## [WORK REQUIRED]
Gather every line below where "higher" appears.

┄┄┄┄┄┄┄┄┄┄

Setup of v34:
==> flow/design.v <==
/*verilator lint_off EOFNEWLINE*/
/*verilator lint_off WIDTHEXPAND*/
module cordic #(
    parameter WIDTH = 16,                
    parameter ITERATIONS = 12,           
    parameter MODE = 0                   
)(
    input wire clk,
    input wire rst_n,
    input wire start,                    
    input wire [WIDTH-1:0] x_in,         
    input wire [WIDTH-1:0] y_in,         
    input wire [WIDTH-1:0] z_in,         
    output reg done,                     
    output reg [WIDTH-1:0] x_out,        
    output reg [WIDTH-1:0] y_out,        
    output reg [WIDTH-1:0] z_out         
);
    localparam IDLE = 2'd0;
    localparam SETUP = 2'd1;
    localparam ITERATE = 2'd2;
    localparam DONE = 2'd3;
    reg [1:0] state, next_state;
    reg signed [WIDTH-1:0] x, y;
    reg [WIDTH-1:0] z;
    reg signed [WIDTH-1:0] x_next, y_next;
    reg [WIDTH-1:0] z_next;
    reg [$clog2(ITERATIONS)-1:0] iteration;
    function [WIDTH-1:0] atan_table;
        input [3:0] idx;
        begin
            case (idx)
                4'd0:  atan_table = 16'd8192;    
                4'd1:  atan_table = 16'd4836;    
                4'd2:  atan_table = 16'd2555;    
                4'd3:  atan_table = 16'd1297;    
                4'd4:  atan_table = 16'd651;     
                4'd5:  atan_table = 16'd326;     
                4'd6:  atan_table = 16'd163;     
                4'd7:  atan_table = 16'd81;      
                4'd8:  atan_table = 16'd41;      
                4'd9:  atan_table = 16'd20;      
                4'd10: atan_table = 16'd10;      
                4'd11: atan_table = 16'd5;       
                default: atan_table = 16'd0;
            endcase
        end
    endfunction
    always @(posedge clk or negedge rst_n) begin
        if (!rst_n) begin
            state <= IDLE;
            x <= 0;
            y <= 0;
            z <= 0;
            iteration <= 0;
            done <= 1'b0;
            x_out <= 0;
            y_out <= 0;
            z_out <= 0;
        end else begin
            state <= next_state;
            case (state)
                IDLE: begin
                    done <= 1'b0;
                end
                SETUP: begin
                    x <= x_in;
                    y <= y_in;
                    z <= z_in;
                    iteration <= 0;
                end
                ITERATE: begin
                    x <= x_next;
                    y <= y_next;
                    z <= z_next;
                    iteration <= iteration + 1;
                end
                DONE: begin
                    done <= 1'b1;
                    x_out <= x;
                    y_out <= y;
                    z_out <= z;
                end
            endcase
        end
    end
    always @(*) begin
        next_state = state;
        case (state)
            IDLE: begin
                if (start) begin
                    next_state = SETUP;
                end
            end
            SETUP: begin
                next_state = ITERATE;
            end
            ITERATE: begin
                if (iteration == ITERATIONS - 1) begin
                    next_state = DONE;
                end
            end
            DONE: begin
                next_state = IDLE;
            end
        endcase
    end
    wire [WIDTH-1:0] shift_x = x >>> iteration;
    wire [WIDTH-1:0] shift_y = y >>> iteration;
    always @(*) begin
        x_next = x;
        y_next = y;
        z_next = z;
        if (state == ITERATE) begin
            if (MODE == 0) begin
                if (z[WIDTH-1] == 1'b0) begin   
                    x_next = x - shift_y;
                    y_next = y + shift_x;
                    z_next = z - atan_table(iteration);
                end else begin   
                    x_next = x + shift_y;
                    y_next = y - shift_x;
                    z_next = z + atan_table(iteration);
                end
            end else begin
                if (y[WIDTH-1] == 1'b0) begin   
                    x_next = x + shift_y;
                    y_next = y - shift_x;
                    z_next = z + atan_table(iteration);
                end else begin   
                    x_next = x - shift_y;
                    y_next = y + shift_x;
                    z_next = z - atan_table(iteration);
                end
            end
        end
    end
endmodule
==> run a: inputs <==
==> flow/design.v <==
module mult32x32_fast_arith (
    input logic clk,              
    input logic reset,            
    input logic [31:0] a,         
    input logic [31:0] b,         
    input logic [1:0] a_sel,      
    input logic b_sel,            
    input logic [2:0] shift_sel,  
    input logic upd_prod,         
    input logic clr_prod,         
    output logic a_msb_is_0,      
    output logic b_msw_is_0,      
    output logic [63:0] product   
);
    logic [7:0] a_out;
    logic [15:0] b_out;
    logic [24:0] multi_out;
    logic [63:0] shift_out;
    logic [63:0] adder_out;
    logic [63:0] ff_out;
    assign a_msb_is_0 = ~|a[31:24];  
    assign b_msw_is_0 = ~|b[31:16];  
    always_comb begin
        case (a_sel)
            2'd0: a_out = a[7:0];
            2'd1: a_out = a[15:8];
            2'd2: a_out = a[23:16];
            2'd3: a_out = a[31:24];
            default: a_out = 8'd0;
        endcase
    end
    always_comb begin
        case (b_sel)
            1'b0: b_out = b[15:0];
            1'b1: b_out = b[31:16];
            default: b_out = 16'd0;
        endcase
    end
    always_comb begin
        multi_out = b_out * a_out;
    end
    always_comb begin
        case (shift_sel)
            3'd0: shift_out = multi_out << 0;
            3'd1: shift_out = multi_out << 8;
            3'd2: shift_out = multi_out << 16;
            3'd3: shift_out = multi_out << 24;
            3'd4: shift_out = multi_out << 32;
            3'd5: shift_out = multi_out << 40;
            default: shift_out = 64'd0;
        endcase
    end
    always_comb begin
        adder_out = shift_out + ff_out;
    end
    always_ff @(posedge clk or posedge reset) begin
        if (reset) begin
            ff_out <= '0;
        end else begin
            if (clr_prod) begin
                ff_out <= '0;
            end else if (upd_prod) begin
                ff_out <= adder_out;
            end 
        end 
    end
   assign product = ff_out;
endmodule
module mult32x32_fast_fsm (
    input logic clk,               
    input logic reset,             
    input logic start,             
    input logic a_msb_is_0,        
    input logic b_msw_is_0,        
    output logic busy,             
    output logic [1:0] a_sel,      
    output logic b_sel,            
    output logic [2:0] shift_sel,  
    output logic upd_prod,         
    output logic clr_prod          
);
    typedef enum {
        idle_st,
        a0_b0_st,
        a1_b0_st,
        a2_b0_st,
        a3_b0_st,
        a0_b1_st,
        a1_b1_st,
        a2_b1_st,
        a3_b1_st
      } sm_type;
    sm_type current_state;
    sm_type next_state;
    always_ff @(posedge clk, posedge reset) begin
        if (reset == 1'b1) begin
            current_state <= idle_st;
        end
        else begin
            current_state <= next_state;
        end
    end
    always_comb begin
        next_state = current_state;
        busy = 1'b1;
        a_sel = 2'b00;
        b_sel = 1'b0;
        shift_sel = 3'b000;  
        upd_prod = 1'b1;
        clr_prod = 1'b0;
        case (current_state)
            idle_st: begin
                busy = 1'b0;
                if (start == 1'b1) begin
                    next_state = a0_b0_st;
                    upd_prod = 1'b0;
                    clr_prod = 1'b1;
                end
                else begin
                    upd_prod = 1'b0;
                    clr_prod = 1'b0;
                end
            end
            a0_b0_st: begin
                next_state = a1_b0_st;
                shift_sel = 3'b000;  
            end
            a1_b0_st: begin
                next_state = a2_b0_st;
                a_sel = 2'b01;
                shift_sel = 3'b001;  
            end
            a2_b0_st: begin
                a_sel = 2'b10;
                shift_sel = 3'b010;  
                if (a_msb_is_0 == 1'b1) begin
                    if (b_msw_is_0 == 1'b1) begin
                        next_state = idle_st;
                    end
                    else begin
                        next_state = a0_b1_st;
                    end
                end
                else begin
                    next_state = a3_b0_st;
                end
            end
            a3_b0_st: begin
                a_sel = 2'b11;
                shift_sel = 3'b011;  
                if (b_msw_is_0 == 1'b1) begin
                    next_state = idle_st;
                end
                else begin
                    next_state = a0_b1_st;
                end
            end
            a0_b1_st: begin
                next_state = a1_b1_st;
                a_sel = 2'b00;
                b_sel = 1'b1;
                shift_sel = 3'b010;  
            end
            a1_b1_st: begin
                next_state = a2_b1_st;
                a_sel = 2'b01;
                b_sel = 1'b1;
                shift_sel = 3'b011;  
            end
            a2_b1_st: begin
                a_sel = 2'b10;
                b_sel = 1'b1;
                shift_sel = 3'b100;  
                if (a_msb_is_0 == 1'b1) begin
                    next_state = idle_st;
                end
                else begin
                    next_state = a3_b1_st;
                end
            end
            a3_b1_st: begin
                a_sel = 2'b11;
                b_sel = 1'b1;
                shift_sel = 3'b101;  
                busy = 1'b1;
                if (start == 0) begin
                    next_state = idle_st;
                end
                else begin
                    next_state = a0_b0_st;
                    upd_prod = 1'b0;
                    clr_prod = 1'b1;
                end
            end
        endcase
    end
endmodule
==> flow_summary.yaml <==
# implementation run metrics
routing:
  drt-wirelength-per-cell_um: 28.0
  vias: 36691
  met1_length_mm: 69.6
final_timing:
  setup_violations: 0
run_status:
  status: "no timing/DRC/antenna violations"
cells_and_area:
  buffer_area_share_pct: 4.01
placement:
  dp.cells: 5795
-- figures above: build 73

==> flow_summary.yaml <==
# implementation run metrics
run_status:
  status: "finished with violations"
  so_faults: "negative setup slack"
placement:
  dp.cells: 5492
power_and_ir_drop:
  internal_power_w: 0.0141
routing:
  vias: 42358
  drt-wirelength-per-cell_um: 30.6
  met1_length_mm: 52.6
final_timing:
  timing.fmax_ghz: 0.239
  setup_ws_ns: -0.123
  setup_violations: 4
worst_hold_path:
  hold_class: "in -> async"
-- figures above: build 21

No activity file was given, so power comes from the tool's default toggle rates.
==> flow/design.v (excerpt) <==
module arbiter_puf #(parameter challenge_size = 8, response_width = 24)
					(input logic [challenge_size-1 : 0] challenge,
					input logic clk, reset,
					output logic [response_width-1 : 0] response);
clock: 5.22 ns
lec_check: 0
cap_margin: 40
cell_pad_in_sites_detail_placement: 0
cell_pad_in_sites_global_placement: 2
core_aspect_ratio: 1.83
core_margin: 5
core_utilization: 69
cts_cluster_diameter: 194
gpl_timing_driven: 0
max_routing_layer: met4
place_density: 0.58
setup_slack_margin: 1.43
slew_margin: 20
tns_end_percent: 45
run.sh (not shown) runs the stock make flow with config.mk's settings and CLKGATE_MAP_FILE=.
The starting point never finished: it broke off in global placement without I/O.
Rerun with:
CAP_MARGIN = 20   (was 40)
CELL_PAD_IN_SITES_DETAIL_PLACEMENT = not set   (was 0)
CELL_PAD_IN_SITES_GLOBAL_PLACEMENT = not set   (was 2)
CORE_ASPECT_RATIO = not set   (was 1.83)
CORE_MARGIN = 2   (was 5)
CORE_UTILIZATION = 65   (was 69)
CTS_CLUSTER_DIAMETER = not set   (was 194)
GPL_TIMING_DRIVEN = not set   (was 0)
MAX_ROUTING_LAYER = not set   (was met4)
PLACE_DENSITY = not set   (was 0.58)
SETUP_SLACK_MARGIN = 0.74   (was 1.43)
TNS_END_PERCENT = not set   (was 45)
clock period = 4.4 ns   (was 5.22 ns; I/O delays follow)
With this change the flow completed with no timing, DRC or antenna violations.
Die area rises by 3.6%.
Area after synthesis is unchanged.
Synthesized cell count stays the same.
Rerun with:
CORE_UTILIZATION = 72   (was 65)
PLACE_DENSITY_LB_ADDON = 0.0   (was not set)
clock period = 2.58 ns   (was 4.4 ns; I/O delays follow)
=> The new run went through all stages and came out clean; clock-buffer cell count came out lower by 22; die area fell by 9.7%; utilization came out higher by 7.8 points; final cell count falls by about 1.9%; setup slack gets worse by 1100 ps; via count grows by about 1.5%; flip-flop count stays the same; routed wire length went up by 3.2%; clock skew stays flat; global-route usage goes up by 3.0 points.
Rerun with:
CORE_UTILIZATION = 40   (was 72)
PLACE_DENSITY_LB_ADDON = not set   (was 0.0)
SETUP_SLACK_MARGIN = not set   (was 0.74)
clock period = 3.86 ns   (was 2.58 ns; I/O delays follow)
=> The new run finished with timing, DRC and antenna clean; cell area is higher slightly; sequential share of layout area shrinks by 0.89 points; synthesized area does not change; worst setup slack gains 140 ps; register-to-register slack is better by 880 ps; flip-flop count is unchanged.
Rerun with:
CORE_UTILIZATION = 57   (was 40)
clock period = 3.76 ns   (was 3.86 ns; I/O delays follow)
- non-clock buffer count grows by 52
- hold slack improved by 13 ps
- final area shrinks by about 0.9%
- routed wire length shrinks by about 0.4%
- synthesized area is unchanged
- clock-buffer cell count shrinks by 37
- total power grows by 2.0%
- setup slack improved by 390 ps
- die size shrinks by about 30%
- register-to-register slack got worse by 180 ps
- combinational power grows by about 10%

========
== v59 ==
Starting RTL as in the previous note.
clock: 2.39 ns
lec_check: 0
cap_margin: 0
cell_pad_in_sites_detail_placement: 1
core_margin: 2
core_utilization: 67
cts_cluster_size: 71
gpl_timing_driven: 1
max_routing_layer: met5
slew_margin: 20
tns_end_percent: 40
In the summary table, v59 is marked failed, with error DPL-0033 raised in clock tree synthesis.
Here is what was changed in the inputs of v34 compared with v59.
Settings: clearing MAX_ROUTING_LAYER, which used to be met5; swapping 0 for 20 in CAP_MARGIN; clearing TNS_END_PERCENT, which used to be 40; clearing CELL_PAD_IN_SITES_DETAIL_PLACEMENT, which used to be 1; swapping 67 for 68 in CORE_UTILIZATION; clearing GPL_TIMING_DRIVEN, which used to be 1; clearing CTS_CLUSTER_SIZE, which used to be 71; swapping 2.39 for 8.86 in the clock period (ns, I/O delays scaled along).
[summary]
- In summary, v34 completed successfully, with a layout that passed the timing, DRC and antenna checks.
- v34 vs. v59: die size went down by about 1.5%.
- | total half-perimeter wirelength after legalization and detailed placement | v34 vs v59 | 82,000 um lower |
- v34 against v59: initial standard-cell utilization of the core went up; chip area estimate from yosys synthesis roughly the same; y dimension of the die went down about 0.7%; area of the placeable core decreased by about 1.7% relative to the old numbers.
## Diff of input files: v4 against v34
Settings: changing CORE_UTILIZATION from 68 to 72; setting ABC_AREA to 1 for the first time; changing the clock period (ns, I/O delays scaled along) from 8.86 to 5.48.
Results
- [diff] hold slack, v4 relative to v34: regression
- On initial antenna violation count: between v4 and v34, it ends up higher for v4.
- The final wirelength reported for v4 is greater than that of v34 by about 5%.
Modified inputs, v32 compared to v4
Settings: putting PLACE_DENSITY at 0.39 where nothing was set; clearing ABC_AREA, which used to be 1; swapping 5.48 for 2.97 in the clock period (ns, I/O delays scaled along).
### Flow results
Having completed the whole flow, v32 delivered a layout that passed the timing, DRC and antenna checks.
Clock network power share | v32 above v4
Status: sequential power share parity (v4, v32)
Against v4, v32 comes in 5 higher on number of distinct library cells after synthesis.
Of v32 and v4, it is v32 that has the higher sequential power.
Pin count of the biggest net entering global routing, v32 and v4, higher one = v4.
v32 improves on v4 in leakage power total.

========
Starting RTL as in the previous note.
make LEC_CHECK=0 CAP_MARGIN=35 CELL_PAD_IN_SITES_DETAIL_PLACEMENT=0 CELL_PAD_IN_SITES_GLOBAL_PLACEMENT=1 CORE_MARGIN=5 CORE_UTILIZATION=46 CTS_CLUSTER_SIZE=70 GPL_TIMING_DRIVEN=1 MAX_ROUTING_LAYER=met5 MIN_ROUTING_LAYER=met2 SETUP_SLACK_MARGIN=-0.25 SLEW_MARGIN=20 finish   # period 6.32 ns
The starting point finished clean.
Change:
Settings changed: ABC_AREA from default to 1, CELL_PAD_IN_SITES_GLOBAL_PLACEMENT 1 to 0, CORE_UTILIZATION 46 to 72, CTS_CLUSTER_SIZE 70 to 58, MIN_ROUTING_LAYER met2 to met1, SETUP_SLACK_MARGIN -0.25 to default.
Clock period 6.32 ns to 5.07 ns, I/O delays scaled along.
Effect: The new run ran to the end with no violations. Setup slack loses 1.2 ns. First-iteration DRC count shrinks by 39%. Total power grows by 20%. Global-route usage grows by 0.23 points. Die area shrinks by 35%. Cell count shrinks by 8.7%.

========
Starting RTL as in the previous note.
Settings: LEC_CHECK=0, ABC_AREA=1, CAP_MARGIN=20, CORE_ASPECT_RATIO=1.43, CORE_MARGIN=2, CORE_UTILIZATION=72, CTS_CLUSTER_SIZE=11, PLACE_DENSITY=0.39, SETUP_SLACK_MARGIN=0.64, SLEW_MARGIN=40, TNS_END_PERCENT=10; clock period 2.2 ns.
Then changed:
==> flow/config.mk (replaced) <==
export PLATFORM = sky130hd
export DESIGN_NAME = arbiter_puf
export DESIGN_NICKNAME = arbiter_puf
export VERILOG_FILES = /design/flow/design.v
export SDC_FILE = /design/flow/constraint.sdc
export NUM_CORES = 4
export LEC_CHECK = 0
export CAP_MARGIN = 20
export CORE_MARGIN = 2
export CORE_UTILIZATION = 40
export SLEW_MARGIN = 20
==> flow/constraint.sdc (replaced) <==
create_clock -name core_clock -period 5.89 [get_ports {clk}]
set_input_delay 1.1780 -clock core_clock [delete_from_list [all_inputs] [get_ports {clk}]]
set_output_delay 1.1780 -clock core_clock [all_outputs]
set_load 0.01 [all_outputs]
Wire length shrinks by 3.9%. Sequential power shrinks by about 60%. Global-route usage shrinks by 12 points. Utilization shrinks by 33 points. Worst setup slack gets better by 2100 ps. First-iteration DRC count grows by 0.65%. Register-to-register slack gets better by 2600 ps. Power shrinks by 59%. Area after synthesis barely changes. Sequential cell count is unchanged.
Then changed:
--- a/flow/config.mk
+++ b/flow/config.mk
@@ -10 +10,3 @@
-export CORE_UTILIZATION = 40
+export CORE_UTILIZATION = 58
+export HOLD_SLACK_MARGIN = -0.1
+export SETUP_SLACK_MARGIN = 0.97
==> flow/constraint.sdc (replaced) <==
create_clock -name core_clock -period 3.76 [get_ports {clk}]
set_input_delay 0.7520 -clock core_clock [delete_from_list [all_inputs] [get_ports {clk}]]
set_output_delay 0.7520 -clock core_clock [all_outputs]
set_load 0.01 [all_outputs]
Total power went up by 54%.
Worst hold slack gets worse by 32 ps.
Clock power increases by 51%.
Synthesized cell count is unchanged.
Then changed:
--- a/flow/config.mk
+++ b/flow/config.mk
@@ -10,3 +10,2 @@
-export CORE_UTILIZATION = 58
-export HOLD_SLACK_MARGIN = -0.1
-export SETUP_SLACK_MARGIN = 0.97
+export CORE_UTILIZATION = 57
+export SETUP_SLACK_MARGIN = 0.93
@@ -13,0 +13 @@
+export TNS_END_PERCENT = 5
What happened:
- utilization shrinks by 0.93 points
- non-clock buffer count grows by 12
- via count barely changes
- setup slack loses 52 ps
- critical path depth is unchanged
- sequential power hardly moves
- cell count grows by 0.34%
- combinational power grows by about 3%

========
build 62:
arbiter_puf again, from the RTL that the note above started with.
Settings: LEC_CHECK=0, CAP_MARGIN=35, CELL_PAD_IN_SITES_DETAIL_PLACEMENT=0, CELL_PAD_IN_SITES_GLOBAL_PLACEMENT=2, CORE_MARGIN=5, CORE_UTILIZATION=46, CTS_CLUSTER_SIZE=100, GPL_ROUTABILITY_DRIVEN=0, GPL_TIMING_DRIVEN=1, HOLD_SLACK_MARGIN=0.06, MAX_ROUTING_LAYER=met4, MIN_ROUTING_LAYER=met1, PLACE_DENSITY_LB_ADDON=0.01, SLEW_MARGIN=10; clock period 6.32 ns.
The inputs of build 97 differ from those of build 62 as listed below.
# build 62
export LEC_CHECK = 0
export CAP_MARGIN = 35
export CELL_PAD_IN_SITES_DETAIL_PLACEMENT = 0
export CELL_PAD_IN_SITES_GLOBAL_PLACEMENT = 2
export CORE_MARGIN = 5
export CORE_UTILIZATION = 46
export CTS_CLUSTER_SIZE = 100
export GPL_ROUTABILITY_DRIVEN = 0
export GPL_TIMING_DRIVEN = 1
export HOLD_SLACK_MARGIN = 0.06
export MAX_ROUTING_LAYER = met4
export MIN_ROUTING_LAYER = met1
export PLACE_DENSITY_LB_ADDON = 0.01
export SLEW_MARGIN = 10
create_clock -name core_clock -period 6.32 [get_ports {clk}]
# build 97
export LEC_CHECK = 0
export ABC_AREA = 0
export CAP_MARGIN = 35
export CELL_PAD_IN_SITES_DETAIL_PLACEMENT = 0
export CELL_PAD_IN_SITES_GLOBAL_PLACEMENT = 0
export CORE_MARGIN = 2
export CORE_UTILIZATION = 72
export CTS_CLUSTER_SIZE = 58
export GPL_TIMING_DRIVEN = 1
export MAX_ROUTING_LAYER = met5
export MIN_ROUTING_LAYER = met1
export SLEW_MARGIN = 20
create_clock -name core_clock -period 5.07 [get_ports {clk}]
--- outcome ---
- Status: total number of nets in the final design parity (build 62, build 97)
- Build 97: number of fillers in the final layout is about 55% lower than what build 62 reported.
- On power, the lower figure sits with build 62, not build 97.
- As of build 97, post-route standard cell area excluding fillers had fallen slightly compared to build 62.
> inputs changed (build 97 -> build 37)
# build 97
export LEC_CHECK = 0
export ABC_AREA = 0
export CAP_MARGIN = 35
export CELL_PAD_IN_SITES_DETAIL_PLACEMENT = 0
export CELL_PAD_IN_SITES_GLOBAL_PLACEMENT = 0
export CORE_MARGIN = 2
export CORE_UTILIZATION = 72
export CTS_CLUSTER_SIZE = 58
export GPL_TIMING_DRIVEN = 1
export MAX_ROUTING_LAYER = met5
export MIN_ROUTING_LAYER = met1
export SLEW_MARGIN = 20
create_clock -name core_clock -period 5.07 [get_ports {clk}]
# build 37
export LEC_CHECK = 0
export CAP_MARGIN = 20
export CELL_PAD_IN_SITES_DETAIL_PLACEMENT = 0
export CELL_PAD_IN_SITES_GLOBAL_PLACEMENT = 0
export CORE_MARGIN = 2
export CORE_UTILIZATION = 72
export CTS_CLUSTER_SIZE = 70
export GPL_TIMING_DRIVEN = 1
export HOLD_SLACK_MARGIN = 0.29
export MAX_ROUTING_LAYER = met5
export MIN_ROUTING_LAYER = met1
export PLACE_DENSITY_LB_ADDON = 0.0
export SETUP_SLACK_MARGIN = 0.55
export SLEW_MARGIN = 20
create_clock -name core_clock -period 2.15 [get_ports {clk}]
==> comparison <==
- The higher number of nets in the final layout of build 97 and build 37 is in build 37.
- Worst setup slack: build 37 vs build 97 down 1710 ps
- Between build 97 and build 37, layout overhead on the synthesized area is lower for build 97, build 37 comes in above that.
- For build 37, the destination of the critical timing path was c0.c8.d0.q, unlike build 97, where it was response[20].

┄┄┄┄┄┄┄┄┄┄

## [COMPLETED EXERCISE]
=> The new run went through all stages and came out clean; clock-buffer cell count came out lower by 22; die area fell by 9.7%; utilization came out higher by 7.8 points; final cell count falls by about 1.9%; setup slack gets worse by 1100 ps; via count grows by about 1.5%; flip-flop count stays the same; routed wire length went up by 3.2%; clock skew stays flat; global-route usage goes up by 3.0 points.
=> The new run finished with timing, DRC and antenna clean; cell area is higher slightly; sequential share of layout area shrinks by 0.89 points; synthesized area does not change; worst setup slack gains 140 ps; register-to-register slack is better by 880 ps; flip-flop count is unchanged.
- On initial antenna violation count: between v4 and v34, it ends up higher for v4.
Against v4, v32 comes in 5 higher on number of distinct library cells after synthesis.
Of v32 and v4, it is v32 that has the higher sequential power.
Pin count of the biggest net entering global routing, v32 and v4, higher one = v4.
- The higher number of nets in the final layout of build 97 and build 37 is in build 37.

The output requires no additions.